#### [What you should do]
Locate the string "stage" in the listing below. Copy every line where it is found.

#### [Materials provided]
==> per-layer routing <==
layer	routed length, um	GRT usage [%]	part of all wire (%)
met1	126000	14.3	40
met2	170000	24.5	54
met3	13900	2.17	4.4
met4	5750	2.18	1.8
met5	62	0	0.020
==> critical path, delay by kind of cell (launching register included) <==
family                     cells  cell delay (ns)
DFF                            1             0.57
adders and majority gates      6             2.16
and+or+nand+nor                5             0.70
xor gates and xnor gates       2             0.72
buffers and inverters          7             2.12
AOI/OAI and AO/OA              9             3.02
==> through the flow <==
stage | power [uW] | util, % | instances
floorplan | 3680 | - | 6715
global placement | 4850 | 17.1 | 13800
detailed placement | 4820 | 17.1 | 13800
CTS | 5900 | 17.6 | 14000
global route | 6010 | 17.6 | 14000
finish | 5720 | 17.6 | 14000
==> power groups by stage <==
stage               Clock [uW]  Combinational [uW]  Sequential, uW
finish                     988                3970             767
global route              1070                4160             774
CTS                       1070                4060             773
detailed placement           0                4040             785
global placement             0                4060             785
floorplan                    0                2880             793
### config.mk
export PLATFORM = sky130hd
export DESIGN_NAME = instruction_loader
export DESIGN_NICKNAME = d
export VERILOG_FILES = /design/src/rtl/instruction_loader_pkg.sv /design/src/rtl/instruction_loader_xor_checksum.sv /design/src/rtl/instruction_loader.sv
export SDC_FILE = /design/constraint.sdc
export NUM_CORES = 1
export LEC_CHECK = 0
export ABC_AREA = 1
export CELL_PAD_IN_SITES_DETAIL_PLACEMENT = 0
export CELL_PAD_IN_SITES_GLOBAL_PLACEMENT = 2
export CORE_MARGIN = 2
export CORE_UTILIZATION = 30
export DETAILED_ROUTE_END_ITERATION = 7
export PLACE_DENSITY_LB_ADDON = 0.08
export SLEW_MARGIN = 30
export SYNTH_ARGS = -nofsm -noshare
export SYNTH_HDL_FRONTEND = slang
export SYNTH_SLANG_ARGS = --single-unit
### constraint.sdc
create_clock -name clk -period 2.05 [get_ports clk]
set_input_delay 0.3075 -clock clk [delete_from_list [all_inputs] [get_ports clk]]
set_output_delay 0.3075 -clock clk [all_outputs]
set_load 0.02 [all_outputs]
## config.mk

```make
export PLATFORM = sky130hd
export DESIGN_NAME = mult_pipe_nxn_flat
export DESIGN_NICKNAME = d
export VERILOG_FILES = /design/src/rtl/mult_pipe_pkg.sv /design/src/rtl/mult_pipe_nxn_if.sv /design/src/rtl/mult_pipe_reg.sv /design/src/rtl/mult_pipe_nxn.sv /design/src/flat_wrapper.sv
export SDC_FILE = /design/constraint.sdc
export NUM_CORES = 1
export LEC_CHECK = 0
export CORE_MARGIN = 2
export CORE_UTILIZATION = 50
export DETAILED_ROUTE_END_ITERATION = 12
export GPL_TIMING_DRIVEN = 1
export PLACE_DENSITY = 0.75
export SETUP_SLACK_MARGIN = 0.02
export SLEW_MARGIN = 10
export SYNTH_ARGS = -nofsm -noshare
export SYNTH_HDL_FRONTEND = slang
export SYNTH_SLANG_ARGS = --single-unit
export TNS_END_PERCENT = 1
```

## constraint.sdc

```tcl
create_clock -name clk -period 7.9 [get_ports clk]
set_clock_uncertainty 0.2 [all_clocks]
set_input_delay 1.975 -clock clk [delete_from_list [all_inputs] [get_ports clk]]
set_output_delay 1.975 -clock clk [all_outputs]
set_load 0.02 [all_outputs]
```
$ cat src/rtl/seq_pattern_detector.sv
// Serial pattern detector: flags every occurrence of a programmable 1..PAT_W-bit
// pattern in an enable-qualified bit stream, with a saturating match counter.
module seq_pattern_detector #(
  parameter int PAT_W = 8,
  parameter int LEN_W = $clog2(PAT_W + 1),
  parameter int CNT_W = 16
) (
  input  logic             clk,
  input  logic             rst,
  input  logic             en,
  input  logic             seq,
  input  logic             cfg_load,
  input  logic [PAT_W-1:0] cfg_pattern,
  input  logic [LEN_W-1:0] cfg_len,
  input  logic             cfg_overlap,
  input  logic             cnt_clr,
  output logic             tick,
  output logic [CNT_W-1:0] match_count
);

  logic [PAT_W-1:0] pat_q, pat_d;
  logic [LEN_W-1:0] len_q, len_d;
  logic             ovl_q, ovl_d;
  logic [PAT_W-1:0] hist_q, hist_d;
  logic [LEN_W-1:0] fill_q, fill_d;
  logic             tick_q, tick_d;
  logic [CNT_W-1:0] cnt_q, cnt_d;

  logic [PAT_W-1:0] mask;
  logic [PAT_W-1:0] hist_shift;
  logic [LEN_W-1:0] fill_inc;
  logic [LEN_W-1:0] len_clamp;
  logic             match;

  always_comb begin
    mask = '0;
    for (int unsigned i = 0; i < PAT_W; i++) begin
      mask[i] = (i < 32'(len_q));
    end

    hist_shift = {hist_q[PAT_W-2:0], seq};
    fill_inc   = (fill_q == LEN_W'(PAT_W)) ? fill_q : fill_q + 1'b1;

    if (cfg_len == '0) begin
      len_clamp = LEN_W'(1);
    end else if (cfg_len > LEN_W'(PAT_W)) begin
      len_clamp = LEN_W'(PAT_W);
    end else begin
      len_clamp = cfg_len;
    end

    // Only bits below len_q take part; the fill check keeps stale/cleared history from matching.
    match = en && !cfg_load && (fill_inc >= len_q) &&
            ((hist_shift & mask) == (pat_q & mask));
  end

  always_comb begin
    pat_d  = pat_q;
    len_d  = len_q;
    ovl_d  = ovl_q;
    hist_d = hist_q;
    fill_d = fill_q;
    tick_d = 1'b0;
    cnt_d  = cnt_q;

    if (cfg_load) begin
      pat_d  = cfg_pattern;
      len_d  = len_clamp;
      ovl_d  = cfg_overlap;
      hist_d = '0;
      fill_d = '0;
    end else if (en) begin
      hist_d = hist_shift;
      fill_d = (match && !ovl_q) ? '0 : fill_inc;
      tick_d = match;
    end

    if (cnt_clr) begin
      cnt_d = CNT_W'(match);
    end else if (match && (cnt_q != '1)) begin
      cnt_d = cnt_q + 1'b1;
    end
  end

  always_ff @(posedge clk) begin
    if (!rst) begin
      pat_q  <= '1;
      len_q  <= LEN_W'(PAT_W);
      ovl_q  <= 1'b1;
      hist_q <= '0;
      fill_q <= '0;
      tick_q <= 1'b0;
      cnt_q  <= '0;
    end else begin
      pat_q  <= pat_d;
      len_q  <= len_d;
      ovl_q  <= ovl_d;
      hist_q <= hist_d;
      fill_q <= fill_d;
      tick_q <= tick_d;
      cnt_q  <= cnt_d;
    end
  end

  assign tick        = tick_q;
  assign match_count = cnt_q;

endmodule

#### [Output for this task]
stage | power [uW] | util, % | instances
==> power groups by stage <==
stage               Clock [uW]  Combinational [uW]  Sequential, uW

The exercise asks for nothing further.